[DATA]
--- src/rtl/serial_word_tx.sv ---
// Parallel-to-serial frame transmitter: start bit (0), DATA_W payload bits LSB first,
// stop bit (1), each bit held CLKS_PER_BIT clocks by an internal divider.
module serial_word_tx #(
    parameter int DATA_W       = 8,
    parameter int CLKS_PER_BIT = 4
) (
    input  logic              Clk,
    input  logic              Reset,
    input  logic              Load,
    input  logic [DATA_W-1:0] Data_in,
    output logic              Tx,
    output logic              Busy,
    output logic              Done
);

    localparam int DIV_W = (CLKS_PER_BIT > 1) ? $clog2(CLKS_PER_BIT) : 1;
    localparam int BIT_W = (DATA_W > 1) ? $clog2(DATA_W) : 1;
    localparam logic [DIV_W-1:0] DIV_LAST = DIV_W'(CLKS_PER_BIT - 1);
    localparam logic [BIT_W-1:0] BIT_LAST = BIT_W'(DATA_W - 1);

    localparam logic [1:0] S_IDLE  = 2'd0;
    localparam logic [1:0] S_START = 2'd1;
    localparam logic [1:0] S_DATA  = 2'd2;
    localparam logic [1:0] S_STOP  = 2'd3;

    logic [1:0]        r_state;
    logic [DATA_W-1:0] r_shift;
    logic [BIT_W-1:0]  r_bit_cnt;
    logic [DIV_W-1:0]  r_div;
    logic              r_tx;
    logic              r_busy;
    logic              r_done;

    logic              w_bit_end;
    logic [DATA_W-1:0] w_shift_next;

    assign w_bit_end    = (r_div == DIV_LAST);
    assign w_shift_next = r_shift >> 1;

    assign Tx   = r_tx;
    assign Busy = r_busy;
    assign Done = r_done;

    // Frame sequencer: the shift register's LSB is always the next payload bit to drive.
    always_ff @(posedge Clk or posedge Reset) begin
        if (Reset) begin
            r_state   <= S_IDLE;
            r_shift   <= {DATA_W{1'b0}};
            r_bit_cnt <= {BIT_W{1'b0}};
            r_div     <= {DIV_W{1'b0}};
            r_tx      <= 1'b1;
            r_busy    <= 1'b0;
            r_done    <= 1'b0;
        end else begin
            r_done <= 1'b0;
            case (r_state)
                S_IDLE: begin
                    r_div     <= {DIV_W{1'b0}};
                    r_bit_cnt <= {BIT_W{1'b0}};
                    if (Load) begin
                        r_shift <= Data_in;
                        r_state <= S_START;
                        r_tx    <= 1'b0;
                        r_busy  <= 1'b1;
                    end else begin
                        r_tx   <= 1'b1;
                        r_busy <= 1'b0;
                    end
                end
                S_START: begin
                    if (w_bit_end) begin
                        r_div     <= {DIV_W{1'b0}};
                        r_bit_cnt <= {BIT_W{1'b0}};
                        r_state   <= S_DATA;
                        r_tx      <= r_shift[0];
                    end else begin
                        r_div <= r_div + DIV_W'(1'b1);
                    end
                end
                S_DATA: begin
                    if (w_bit_end) begin
                        r_div <= {DIV_W{1'b0}};
                        if (r_bit_cnt == BIT_LAST) begin
                            r_state <= S_STOP;
                            r_tx    <= 1'b1;
                        end else begin
                            r_bit_cnt <= r_bit_cnt + BIT_W'(1'b1);
                            r_shift   <= w_shift_next;
                            r_tx      <= w_shift_next[0];
                        end
                    end else begin
                        r_div <= r_div + DIV_W'(1'b1);
                    end
                end
                S_STOP: begin
                    if (w_bit_end) begin
                        r_div   <= {DIV_W{1'b0}};
                        r_state <= S_IDLE;
                        r_busy  <= 1'b0;
                        r_done  <= 1'b1;
                    end else begin
                        r_div <= r_div + DIV_W'(1'b1);
                    end
                end
                default: begin
                    r_state   <= S_IDLE;
                    r_div     <= {DIV_W{1'b0}};
                    r_bit_cnt <= {BIT_W{1'b0}};
                    r_tx      <= 1'b1;
                    r_busy    <= 1'b0;
                end
            endcase
        end
    end

endmodule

[WORK ITEM]
Give back every entry above, complete and exact.

[EXPECTED ANSWER]
--- src/rtl/serial_word_tx.sv ---
// Parallel-to-serial frame transmitter: start bit (0), DATA_W payload bits LSB first,
// stop bit (1), each bit held CLKS_PER_BIT clocks by an internal divider.
module serial_word_tx #(
    parameter int DATA_W       = 8,
    parameter int CLKS_PER_BIT = 4
) (
    input  logic              Clk,
    input  logic              Reset,
    input  logic              Load,
    input  logic [DATA_W-1:0] Data_in,
    output logic              Tx,
    output logic              Busy,
    output logic              Done
);

    localparam int DIV_W = (CLKS_PER_BIT > 1) ? $clog2(CLKS_PER_BIT) : 1;
    localparam int BIT_W = (DATA_W > 1) ? $clog2(DATA_W) : 1;
    localparam logic [DIV_W-1:0] DIV_LAST = DIV_W'(CLKS_PER_BIT - 1);
    localparam logic [BIT_W-1:0] BIT_LAST = BIT_W'(DATA_W - 1);

    localparam logic [1:0] S_IDLE  = 2'd0;
    localparam logic [1:0] S_START = 2'd1;
    localparam logic [1:0] S_DATA  = 2'd2;
    localparam logic [1:0] S_STOP  = 2'd3;

    logic [1:0]        r_state;
    logic [DATA_W-1:0] r_shift;
    logic [BIT_W-1:0]  r_bit_cnt;
    logic [DIV_W-1:0]  r_div;
    logic              r_tx;
    logic              r_busy;
    logic              r_done;

    logic              w_bit_end;
    logic [DATA_W-1:0] w_shift_next;

    assign w_bit_end    = (r_div == DIV_LAST);
    assign w_shift_next = r_shift >> 1;

    assign Tx   = r_tx;
    assign Busy = r_busy;
    assign Done = r_done;

    // Frame sequencer: the shift register's LSB is always the next payload bit to drive.
    always_ff @(posedge Clk or posedge Reset) begin
        if (Reset) begin
            r_state   <= S_IDLE;
            r_shift   <= {DATA_W{1'b0}};
            r_bit_cnt <= {BIT_W{1'b0}};
            r_div     <= {DIV_W{1'b0}};
            r_tx      <= 1'b1;
            r_busy    <= 1'b0;
            r_done    <= 1'b0;
        end else begin
            r_done <= 1'b0;
            case (r_state)
                S_IDLE: begin
                    r_div     <= {DIV_W{1'b0}};
                    r_bit_cnt <= {BIT_W{1'b0}};
                    if (Load) begin
                        r_shift <= Data_in;
                        r_state <= S_START;
                        r_tx    <= 1'b0;
                        r_busy  <= 1'b1;
                    end else begin
                        r_tx   <= 1'b1;
                        r_busy <= 1'b0;
                    end
                end
                S_START: begin
                    if (w_bit_end) begin
                        r_div     <= {DIV_W{1'b0}};
                        r_bit_cnt <= {BIT_W{1'b0}};
                        r_state   <= S_DATA;
                        r_tx      <= r_shift[0];
                    end else begin
                        r_div <= r_div + DIV_W'(1'b1);
                    end
                end
                S_DATA: begin
                    if (w_bit_end) begin
                        r_div <= {DIV_W{1'b0}};
                        if (r_bit_cnt == BIT_LAST) begin
                            r_state <= S_STOP;
                            r_tx    <= 1'b1;
                        end else begin
                            r_bit_cnt <= r_bit_cnt + BIT_W'(1'b1);
                            r_shift   <= w_shift_next;
                            r_tx      <= w_shift_next[0];
                        end
                    end else begin
                        r_div <= r_div + DIV_W'(1'b1);
                    end
                end
                S_STOP: begin
                    if (w_bit_end) begin
                        r_div   <= {DIV_W{1'b0}};
                        r_state <= S_IDLE;
                        r_busy  <= 1'b0;
                        r_done  <= 1'b1;
                    end else begin
                        r_div <= r_div + DIV_W'(1'b1);
                    end
                end
                default: begin
                    r_state   <= S_IDLE;
                    r_div     <= {DIV_W{1'b0}};
                    r_bit_cnt <= {BIT_W{1'b0}};
                    r_tx      <= 1'b1;
                    r_busy    <= 1'b0;
                end
            endcase
        end
    end

endmodule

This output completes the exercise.